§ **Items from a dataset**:
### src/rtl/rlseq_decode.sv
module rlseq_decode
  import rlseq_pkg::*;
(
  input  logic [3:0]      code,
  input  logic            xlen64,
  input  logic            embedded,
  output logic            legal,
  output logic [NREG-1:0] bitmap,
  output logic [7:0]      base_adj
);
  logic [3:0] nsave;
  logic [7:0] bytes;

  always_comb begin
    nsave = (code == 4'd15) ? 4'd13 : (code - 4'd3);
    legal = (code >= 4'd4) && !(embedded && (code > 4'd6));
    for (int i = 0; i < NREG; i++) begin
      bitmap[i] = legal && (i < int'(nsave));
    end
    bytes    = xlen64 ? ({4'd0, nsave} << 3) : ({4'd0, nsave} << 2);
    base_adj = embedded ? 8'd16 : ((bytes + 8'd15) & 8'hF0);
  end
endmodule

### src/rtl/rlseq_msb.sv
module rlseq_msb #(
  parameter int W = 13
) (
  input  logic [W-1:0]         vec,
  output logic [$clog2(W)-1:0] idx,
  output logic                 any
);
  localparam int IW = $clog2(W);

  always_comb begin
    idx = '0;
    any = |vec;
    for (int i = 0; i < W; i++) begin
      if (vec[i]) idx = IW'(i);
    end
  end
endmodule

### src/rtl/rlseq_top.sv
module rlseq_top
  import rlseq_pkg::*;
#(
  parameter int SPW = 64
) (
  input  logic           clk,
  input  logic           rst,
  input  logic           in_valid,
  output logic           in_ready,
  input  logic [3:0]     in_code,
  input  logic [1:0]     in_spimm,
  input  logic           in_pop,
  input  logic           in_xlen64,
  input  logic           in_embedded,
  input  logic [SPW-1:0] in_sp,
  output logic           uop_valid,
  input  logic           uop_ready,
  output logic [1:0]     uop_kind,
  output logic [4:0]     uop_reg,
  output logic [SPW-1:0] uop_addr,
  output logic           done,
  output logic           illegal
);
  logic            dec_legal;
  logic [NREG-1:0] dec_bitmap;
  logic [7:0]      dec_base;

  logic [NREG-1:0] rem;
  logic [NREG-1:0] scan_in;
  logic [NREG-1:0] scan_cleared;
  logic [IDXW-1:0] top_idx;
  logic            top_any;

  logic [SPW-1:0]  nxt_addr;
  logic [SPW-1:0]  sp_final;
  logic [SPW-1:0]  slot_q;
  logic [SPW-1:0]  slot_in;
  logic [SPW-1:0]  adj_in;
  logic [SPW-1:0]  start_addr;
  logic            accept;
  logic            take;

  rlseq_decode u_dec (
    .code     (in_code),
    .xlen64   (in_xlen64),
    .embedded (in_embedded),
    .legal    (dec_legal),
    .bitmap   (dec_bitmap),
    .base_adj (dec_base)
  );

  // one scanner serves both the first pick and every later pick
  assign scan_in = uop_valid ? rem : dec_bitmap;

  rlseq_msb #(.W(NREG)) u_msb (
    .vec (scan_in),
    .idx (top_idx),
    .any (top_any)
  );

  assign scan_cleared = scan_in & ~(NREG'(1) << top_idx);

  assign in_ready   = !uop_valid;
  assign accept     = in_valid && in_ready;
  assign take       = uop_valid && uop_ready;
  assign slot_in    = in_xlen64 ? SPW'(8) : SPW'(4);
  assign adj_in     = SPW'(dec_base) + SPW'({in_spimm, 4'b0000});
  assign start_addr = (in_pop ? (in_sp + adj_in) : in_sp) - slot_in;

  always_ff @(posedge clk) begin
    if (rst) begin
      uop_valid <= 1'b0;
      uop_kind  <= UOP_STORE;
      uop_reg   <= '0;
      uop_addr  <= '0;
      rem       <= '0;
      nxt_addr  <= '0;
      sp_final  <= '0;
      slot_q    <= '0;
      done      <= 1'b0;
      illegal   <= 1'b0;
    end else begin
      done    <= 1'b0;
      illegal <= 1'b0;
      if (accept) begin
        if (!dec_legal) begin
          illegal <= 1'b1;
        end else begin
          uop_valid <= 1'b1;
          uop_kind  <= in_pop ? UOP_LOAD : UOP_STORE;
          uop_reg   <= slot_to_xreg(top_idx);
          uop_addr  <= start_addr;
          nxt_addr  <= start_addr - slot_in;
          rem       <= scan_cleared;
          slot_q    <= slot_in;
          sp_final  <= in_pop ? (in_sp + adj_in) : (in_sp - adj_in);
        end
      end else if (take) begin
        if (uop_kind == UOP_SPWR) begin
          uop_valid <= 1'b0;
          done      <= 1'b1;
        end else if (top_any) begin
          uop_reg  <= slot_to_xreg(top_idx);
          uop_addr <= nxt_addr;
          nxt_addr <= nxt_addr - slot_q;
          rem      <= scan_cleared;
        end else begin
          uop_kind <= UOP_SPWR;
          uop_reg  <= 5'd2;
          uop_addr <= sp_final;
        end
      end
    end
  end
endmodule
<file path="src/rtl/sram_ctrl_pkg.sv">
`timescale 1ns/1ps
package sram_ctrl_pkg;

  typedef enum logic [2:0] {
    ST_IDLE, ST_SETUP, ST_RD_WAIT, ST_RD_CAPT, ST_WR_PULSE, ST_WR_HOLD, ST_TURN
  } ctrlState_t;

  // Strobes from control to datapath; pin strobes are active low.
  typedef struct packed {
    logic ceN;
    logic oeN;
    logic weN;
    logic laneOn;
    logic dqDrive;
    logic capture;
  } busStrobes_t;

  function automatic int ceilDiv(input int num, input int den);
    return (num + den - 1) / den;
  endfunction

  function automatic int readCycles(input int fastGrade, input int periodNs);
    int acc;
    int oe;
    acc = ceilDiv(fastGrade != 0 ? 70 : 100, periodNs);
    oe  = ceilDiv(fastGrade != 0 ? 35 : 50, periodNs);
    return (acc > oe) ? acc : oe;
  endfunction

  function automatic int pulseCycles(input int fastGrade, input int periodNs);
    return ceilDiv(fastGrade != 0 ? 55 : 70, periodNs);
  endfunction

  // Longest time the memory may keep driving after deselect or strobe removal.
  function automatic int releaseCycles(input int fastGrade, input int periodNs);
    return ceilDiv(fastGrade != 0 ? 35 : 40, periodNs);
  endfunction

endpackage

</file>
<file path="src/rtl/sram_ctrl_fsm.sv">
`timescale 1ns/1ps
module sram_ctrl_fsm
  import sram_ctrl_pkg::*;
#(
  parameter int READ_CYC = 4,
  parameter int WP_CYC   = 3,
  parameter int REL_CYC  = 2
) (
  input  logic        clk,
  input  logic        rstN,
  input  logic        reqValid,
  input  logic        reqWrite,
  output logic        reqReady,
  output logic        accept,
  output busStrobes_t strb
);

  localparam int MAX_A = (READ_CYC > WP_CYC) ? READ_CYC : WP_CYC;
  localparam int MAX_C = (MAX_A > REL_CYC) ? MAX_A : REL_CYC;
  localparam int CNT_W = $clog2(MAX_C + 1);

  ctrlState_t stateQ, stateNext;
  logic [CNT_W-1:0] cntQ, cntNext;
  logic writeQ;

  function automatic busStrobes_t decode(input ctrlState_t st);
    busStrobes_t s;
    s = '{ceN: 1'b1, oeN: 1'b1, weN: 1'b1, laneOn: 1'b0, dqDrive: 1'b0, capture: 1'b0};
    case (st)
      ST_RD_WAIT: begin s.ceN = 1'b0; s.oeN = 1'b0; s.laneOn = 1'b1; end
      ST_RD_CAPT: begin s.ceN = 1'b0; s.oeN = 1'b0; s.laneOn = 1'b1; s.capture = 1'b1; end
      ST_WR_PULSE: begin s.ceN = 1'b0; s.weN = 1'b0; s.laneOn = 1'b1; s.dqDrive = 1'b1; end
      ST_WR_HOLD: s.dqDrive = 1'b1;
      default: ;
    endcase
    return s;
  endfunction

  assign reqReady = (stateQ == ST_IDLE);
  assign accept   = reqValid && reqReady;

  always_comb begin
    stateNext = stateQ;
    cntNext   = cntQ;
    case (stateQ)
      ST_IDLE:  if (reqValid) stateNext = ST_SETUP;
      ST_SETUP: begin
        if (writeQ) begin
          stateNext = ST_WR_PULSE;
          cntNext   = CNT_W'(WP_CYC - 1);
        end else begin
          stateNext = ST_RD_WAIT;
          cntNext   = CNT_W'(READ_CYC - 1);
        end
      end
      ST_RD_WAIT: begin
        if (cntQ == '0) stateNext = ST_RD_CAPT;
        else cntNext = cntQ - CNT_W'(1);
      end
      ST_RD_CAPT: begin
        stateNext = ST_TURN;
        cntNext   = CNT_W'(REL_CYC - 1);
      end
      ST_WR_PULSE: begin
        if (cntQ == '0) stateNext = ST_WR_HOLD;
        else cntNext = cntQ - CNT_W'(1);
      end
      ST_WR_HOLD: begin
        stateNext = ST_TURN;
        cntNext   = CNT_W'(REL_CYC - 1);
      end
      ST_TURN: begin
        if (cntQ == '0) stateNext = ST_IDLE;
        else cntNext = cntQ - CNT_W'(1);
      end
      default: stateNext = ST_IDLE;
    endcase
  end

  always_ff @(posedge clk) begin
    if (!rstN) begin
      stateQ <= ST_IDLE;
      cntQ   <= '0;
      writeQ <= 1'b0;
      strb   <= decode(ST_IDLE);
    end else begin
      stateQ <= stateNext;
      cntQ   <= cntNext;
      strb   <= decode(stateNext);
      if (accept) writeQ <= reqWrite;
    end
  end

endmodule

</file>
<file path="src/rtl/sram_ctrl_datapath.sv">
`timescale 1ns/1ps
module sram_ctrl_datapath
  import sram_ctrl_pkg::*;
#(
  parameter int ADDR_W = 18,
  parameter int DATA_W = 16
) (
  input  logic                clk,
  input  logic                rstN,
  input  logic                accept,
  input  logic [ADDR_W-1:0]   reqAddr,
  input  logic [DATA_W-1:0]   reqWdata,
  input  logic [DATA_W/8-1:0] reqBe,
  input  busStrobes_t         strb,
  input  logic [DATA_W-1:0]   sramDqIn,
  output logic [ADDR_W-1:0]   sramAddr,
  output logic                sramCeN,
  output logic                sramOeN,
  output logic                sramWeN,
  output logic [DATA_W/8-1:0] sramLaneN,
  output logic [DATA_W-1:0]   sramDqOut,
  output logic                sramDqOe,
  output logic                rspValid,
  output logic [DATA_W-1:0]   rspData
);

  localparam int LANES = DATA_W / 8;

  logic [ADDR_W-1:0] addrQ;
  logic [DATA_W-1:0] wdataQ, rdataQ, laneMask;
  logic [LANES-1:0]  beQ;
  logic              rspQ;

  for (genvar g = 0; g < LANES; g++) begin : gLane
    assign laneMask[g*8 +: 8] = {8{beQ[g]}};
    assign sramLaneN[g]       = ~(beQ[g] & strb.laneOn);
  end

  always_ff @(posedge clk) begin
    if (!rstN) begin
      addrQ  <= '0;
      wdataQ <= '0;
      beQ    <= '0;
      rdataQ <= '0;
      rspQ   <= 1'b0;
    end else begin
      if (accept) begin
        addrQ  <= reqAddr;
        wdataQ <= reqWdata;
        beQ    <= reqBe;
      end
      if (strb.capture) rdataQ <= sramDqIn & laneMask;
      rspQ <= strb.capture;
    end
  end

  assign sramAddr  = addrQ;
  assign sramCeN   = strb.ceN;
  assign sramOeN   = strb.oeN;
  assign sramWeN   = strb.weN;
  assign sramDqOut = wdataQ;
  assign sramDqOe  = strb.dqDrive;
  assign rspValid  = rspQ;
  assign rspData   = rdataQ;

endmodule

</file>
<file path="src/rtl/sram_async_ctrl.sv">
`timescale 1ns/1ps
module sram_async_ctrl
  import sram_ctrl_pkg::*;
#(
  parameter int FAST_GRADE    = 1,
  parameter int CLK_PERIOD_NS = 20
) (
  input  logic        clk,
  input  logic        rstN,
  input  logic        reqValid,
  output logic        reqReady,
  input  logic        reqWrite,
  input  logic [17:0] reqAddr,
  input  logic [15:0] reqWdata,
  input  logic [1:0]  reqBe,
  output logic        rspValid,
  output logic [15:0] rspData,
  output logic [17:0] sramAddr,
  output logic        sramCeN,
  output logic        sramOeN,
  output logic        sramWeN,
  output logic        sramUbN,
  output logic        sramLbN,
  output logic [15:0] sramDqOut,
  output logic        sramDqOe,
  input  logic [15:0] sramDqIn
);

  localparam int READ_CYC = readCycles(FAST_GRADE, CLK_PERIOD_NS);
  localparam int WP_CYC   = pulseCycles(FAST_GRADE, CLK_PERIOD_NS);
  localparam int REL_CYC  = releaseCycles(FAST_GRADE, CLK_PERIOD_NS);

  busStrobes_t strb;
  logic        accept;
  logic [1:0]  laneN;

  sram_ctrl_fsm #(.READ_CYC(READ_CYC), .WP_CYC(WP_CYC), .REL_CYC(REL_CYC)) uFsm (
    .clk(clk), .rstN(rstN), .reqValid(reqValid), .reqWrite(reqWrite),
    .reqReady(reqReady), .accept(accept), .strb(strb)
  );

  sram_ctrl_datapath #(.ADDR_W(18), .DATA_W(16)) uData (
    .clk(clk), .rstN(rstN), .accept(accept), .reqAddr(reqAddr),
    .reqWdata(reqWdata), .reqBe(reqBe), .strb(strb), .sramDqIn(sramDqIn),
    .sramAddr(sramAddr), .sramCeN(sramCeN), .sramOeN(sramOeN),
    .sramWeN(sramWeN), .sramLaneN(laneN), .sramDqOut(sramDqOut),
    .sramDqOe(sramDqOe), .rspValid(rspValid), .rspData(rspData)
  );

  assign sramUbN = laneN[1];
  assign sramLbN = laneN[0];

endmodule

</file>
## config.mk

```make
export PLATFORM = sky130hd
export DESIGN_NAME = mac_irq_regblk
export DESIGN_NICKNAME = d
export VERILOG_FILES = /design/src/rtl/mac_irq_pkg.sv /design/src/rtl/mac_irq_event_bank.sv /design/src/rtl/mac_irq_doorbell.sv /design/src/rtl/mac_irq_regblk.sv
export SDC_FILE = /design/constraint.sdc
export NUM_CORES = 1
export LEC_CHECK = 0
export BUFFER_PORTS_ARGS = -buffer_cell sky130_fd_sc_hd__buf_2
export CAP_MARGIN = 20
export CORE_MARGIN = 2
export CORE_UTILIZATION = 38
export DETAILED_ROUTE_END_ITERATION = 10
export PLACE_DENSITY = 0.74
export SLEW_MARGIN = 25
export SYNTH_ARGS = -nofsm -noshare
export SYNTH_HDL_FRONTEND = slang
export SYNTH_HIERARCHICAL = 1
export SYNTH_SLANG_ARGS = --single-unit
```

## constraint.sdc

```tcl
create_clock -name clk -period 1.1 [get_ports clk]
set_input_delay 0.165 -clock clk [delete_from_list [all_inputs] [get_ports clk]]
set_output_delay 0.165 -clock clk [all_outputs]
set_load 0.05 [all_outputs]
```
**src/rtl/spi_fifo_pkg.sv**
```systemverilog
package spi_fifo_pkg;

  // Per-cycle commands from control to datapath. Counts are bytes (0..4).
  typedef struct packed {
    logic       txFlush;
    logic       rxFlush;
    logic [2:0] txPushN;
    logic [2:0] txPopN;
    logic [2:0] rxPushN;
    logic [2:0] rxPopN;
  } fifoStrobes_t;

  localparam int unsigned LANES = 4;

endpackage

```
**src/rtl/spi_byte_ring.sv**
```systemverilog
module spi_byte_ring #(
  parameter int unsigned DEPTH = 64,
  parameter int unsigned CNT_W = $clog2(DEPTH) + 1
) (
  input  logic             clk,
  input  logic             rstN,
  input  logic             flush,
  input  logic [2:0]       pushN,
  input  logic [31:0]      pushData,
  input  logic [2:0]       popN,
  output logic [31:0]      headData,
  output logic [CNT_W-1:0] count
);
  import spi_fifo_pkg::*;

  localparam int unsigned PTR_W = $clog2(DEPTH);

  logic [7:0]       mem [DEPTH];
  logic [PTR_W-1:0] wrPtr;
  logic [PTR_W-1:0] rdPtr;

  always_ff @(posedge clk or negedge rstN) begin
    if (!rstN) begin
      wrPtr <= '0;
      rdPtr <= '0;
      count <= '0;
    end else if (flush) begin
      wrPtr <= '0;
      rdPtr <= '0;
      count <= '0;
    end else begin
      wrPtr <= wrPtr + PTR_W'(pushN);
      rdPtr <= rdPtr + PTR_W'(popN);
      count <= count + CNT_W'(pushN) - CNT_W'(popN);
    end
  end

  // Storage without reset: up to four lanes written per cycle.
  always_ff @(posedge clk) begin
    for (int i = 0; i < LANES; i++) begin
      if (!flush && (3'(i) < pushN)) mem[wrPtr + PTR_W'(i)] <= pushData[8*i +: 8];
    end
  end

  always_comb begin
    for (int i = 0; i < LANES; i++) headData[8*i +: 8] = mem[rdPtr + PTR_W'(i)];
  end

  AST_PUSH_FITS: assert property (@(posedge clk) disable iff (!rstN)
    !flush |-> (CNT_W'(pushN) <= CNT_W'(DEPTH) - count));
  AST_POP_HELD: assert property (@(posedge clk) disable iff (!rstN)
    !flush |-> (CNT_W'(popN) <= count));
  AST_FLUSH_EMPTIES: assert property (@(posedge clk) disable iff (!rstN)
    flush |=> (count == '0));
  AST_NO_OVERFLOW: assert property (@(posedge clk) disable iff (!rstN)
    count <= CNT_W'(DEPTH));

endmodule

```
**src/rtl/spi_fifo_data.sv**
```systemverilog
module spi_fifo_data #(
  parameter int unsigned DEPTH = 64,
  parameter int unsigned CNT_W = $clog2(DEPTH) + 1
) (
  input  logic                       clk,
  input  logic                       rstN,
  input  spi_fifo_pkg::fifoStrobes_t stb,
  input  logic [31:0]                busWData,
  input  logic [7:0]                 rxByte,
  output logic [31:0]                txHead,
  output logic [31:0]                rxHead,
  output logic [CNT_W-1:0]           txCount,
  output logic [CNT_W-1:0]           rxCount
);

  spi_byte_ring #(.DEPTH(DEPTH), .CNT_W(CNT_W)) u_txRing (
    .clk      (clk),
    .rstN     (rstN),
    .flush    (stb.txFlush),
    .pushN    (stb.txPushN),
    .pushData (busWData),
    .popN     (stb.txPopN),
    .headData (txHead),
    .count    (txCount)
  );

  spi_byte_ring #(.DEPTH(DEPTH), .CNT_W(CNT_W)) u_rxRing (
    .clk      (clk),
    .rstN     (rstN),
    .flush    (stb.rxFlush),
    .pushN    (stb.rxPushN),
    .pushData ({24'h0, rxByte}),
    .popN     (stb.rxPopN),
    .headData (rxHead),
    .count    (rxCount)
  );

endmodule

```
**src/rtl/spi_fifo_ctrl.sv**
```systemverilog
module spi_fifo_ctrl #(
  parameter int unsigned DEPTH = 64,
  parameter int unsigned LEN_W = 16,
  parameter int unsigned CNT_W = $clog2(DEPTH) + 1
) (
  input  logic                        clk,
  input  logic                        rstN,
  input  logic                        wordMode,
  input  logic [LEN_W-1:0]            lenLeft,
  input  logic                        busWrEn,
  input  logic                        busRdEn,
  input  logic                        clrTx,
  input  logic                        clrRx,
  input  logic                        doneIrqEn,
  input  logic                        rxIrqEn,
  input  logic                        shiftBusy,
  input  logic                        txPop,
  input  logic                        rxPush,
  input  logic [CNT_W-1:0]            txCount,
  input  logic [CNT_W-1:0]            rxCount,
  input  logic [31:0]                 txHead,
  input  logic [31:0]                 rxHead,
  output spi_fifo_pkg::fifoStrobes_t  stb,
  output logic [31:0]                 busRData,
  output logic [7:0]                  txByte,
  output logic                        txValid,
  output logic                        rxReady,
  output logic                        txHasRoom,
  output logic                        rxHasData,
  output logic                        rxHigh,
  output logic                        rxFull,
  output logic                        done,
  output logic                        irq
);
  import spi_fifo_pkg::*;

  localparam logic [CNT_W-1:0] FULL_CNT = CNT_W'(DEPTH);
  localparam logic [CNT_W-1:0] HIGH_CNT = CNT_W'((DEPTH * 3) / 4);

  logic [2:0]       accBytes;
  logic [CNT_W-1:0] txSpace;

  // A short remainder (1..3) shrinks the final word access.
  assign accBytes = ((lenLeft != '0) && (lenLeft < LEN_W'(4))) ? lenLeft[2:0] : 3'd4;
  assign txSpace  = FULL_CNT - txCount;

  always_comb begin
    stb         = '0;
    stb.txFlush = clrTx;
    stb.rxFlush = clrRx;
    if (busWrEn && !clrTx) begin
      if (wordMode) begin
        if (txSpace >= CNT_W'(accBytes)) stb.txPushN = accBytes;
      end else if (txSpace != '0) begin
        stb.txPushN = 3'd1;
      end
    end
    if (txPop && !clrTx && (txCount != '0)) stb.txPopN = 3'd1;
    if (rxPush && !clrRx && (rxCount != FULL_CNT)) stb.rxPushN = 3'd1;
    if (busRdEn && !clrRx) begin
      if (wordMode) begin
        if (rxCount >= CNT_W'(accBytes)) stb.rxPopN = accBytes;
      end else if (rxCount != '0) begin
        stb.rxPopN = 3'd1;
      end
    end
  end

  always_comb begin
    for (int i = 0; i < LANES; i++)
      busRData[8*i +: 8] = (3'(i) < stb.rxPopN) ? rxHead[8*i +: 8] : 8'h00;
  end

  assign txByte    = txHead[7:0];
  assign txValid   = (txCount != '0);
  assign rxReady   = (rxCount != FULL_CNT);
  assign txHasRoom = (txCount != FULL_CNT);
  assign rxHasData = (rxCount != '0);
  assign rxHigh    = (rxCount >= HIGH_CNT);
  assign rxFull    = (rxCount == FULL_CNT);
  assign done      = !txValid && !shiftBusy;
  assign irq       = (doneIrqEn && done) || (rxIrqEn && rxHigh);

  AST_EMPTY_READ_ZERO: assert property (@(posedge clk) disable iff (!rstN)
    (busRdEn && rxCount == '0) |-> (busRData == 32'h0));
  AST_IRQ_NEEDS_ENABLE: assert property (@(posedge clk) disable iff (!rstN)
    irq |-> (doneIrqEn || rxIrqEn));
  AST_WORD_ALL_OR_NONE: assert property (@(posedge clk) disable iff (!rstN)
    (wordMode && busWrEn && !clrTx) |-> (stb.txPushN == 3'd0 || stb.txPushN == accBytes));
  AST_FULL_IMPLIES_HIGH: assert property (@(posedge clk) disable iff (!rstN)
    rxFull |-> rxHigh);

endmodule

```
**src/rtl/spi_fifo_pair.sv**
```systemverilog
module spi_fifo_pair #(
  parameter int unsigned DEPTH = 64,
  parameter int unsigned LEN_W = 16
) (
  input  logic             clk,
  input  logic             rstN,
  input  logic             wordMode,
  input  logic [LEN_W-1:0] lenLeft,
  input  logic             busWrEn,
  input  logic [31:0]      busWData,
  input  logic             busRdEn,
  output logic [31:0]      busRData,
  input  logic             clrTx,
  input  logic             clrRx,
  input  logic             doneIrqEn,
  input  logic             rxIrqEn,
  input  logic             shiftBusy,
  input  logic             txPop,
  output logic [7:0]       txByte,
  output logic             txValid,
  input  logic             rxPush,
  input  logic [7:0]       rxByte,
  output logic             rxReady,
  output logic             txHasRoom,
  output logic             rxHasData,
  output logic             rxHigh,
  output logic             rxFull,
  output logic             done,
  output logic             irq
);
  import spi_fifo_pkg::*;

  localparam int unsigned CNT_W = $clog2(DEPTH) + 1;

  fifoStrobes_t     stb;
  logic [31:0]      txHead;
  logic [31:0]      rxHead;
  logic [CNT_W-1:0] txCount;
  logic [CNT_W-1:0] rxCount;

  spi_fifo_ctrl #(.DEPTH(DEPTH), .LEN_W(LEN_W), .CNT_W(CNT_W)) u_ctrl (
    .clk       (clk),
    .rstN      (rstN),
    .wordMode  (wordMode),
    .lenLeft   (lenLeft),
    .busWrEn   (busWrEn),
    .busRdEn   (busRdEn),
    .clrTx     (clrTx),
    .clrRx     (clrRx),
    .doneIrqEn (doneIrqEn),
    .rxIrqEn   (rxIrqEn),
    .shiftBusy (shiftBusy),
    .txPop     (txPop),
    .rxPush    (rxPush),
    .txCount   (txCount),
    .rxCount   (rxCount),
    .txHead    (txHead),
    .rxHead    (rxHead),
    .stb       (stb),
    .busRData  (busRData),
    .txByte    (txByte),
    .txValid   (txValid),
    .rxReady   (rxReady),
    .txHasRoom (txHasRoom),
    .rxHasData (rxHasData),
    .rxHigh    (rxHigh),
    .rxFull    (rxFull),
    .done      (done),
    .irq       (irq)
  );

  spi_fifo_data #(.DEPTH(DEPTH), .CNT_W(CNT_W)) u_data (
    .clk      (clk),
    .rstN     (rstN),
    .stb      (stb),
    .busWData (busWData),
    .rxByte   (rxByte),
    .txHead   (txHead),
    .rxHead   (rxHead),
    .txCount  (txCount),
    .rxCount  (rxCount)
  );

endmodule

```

§ **ASSIGNMENT**:
Starting at the top of the data above, repeat every line exactly until the line containing "for (int i = 0; i < NREG; i++) begin" has been given, then stop.

§ **RESULT BELOW**:
### src/rtl/rlseq_decode.sv
module rlseq_decode
  import rlseq_pkg::*;
(
  input  logic [3:0]      code,
  input  logic            xlen64,
  input  logic            embedded,
  output logic            legal,
  output logic [NREG-1:0] bitmap,
  output logic [7:0]      base_adj
);
  logic [3:0] nsave;
  logic [7:0] bytes;

  always_comb begin
    nsave = (code == 4'd15) ? 4'd13 : (code - 4'd3);
    legal = (code >= 4'd4) && !(embedded && (code > 4'd6));
    for (int i = 0; i < NREG; i++) begin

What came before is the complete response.